ACTIVITY:
Every line in the records below between the one holding "overrun_d = 1'b1;" and the one holding "level_q <= level_d;", inclusive, is to be set down exactly; all other lines are to be left out.

- - - - -

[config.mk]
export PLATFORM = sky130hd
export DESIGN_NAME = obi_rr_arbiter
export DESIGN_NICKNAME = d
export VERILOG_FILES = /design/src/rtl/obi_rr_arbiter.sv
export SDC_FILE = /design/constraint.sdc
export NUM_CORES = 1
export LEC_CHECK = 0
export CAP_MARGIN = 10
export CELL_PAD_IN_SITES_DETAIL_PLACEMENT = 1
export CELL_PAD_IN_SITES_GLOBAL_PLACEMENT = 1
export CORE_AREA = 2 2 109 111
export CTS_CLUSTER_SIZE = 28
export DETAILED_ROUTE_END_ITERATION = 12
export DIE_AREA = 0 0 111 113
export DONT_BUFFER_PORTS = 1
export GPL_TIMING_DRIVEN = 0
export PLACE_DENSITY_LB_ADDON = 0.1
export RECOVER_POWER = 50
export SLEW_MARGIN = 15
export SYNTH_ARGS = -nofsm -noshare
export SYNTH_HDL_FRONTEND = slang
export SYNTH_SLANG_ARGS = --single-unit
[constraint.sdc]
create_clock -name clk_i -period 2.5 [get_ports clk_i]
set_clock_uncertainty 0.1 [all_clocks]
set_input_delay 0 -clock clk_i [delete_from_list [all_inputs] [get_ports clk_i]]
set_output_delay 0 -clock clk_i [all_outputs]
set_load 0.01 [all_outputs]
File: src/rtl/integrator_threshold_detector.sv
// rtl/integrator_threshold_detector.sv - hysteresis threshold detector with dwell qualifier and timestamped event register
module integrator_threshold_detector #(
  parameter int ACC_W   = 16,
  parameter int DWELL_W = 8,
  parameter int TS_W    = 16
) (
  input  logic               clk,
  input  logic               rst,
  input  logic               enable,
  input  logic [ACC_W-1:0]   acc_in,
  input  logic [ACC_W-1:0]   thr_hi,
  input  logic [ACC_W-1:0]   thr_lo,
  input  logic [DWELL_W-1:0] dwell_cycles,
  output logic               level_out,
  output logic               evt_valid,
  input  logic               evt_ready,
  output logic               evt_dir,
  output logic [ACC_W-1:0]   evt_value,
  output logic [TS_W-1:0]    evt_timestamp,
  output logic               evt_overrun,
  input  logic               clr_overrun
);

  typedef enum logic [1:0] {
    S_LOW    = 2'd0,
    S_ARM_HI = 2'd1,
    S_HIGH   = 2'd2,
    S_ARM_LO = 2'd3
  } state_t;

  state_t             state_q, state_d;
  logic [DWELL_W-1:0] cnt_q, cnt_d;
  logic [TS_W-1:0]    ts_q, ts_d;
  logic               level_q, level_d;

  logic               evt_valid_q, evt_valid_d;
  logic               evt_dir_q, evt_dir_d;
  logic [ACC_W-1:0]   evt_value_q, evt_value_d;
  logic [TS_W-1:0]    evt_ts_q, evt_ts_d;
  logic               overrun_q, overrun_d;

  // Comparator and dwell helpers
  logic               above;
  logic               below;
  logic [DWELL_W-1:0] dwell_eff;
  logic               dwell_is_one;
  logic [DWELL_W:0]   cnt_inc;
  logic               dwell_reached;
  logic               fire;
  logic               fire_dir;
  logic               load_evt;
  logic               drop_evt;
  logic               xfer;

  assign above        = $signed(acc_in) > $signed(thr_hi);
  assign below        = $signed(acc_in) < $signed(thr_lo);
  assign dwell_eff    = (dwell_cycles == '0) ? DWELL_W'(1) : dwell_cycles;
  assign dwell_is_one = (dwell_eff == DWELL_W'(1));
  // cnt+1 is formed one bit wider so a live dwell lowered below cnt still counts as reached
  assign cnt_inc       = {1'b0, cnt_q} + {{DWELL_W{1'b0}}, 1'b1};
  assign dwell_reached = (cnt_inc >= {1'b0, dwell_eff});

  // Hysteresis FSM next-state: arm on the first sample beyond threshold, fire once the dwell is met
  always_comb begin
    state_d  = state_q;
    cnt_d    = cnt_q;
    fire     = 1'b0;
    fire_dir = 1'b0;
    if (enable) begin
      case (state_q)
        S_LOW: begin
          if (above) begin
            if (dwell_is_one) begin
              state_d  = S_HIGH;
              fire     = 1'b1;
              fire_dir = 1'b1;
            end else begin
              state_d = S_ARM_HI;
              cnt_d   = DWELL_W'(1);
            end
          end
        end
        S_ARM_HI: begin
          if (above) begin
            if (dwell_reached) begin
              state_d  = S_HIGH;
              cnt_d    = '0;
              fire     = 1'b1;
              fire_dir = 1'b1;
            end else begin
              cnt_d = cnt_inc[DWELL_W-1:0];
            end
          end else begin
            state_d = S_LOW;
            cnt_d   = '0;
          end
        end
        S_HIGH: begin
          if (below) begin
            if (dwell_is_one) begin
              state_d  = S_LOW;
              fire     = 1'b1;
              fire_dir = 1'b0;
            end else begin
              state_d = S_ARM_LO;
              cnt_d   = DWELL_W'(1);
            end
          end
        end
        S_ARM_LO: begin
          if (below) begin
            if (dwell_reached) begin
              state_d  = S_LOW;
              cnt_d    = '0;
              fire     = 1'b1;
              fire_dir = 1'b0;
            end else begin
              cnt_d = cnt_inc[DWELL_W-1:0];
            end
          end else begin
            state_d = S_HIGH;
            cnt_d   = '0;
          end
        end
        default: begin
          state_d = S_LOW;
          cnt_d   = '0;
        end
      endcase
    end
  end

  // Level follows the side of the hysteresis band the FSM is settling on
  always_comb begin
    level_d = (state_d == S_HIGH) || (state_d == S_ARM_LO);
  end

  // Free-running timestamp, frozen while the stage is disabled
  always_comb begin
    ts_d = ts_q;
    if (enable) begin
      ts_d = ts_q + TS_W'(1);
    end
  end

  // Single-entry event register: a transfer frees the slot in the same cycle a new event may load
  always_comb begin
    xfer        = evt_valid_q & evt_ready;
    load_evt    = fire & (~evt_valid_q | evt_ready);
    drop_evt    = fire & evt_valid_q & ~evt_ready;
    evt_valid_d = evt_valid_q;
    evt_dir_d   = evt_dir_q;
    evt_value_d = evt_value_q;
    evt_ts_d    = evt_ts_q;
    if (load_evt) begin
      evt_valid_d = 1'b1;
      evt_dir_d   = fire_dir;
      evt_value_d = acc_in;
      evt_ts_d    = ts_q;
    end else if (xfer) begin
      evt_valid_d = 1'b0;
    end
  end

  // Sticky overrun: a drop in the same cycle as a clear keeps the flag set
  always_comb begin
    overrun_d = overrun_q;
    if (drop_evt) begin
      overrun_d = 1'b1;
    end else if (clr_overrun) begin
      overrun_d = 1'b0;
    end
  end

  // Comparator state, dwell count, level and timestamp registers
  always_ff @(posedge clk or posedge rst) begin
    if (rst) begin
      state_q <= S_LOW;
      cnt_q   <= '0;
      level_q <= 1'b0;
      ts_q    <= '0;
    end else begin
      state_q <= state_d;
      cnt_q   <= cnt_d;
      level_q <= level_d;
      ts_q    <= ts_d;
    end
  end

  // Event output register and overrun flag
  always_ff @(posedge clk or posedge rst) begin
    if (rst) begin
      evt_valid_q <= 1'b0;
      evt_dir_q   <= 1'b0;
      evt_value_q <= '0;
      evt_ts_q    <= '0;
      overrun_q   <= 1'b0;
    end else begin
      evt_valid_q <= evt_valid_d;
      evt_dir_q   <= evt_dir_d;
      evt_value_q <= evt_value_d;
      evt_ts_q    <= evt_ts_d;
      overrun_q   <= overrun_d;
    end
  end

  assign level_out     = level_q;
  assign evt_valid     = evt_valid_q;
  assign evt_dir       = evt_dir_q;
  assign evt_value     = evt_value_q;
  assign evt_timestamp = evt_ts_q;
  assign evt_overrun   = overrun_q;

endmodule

- - - - -

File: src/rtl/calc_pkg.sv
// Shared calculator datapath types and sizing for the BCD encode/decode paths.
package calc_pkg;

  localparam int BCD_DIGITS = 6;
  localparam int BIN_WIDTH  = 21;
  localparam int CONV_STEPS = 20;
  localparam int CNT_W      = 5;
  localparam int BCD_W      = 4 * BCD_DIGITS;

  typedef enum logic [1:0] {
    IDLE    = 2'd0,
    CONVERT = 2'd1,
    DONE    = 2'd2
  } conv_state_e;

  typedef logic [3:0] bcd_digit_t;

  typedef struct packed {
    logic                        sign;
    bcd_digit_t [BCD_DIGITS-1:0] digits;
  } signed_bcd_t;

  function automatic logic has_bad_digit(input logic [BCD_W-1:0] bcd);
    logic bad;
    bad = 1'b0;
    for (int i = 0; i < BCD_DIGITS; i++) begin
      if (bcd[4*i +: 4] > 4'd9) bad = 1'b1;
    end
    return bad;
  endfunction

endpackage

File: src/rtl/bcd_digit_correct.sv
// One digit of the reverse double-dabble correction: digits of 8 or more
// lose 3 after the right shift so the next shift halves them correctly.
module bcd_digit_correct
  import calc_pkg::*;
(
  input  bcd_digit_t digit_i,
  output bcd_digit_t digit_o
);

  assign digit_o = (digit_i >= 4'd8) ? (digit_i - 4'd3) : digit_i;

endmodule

- - - - -

RESULT BELOW:
      overrun_d = 1'b1;
    end else if (clr_overrun) begin
      overrun_d = 1'b0;
    end
  end

  // Comparator state, dwell count, level and timestamp registers
  always_ff @(posedge clk or posedge rst) begin
    if (rst) begin
      state_q <= S_LOW;
      cnt_q   <= '0;
      level_q <= 1'b0;
      ts_q    <= '0;
    end else begin
      state_q <= state_d;
      cnt_q   <= cnt_d;
      level_q <= level_d;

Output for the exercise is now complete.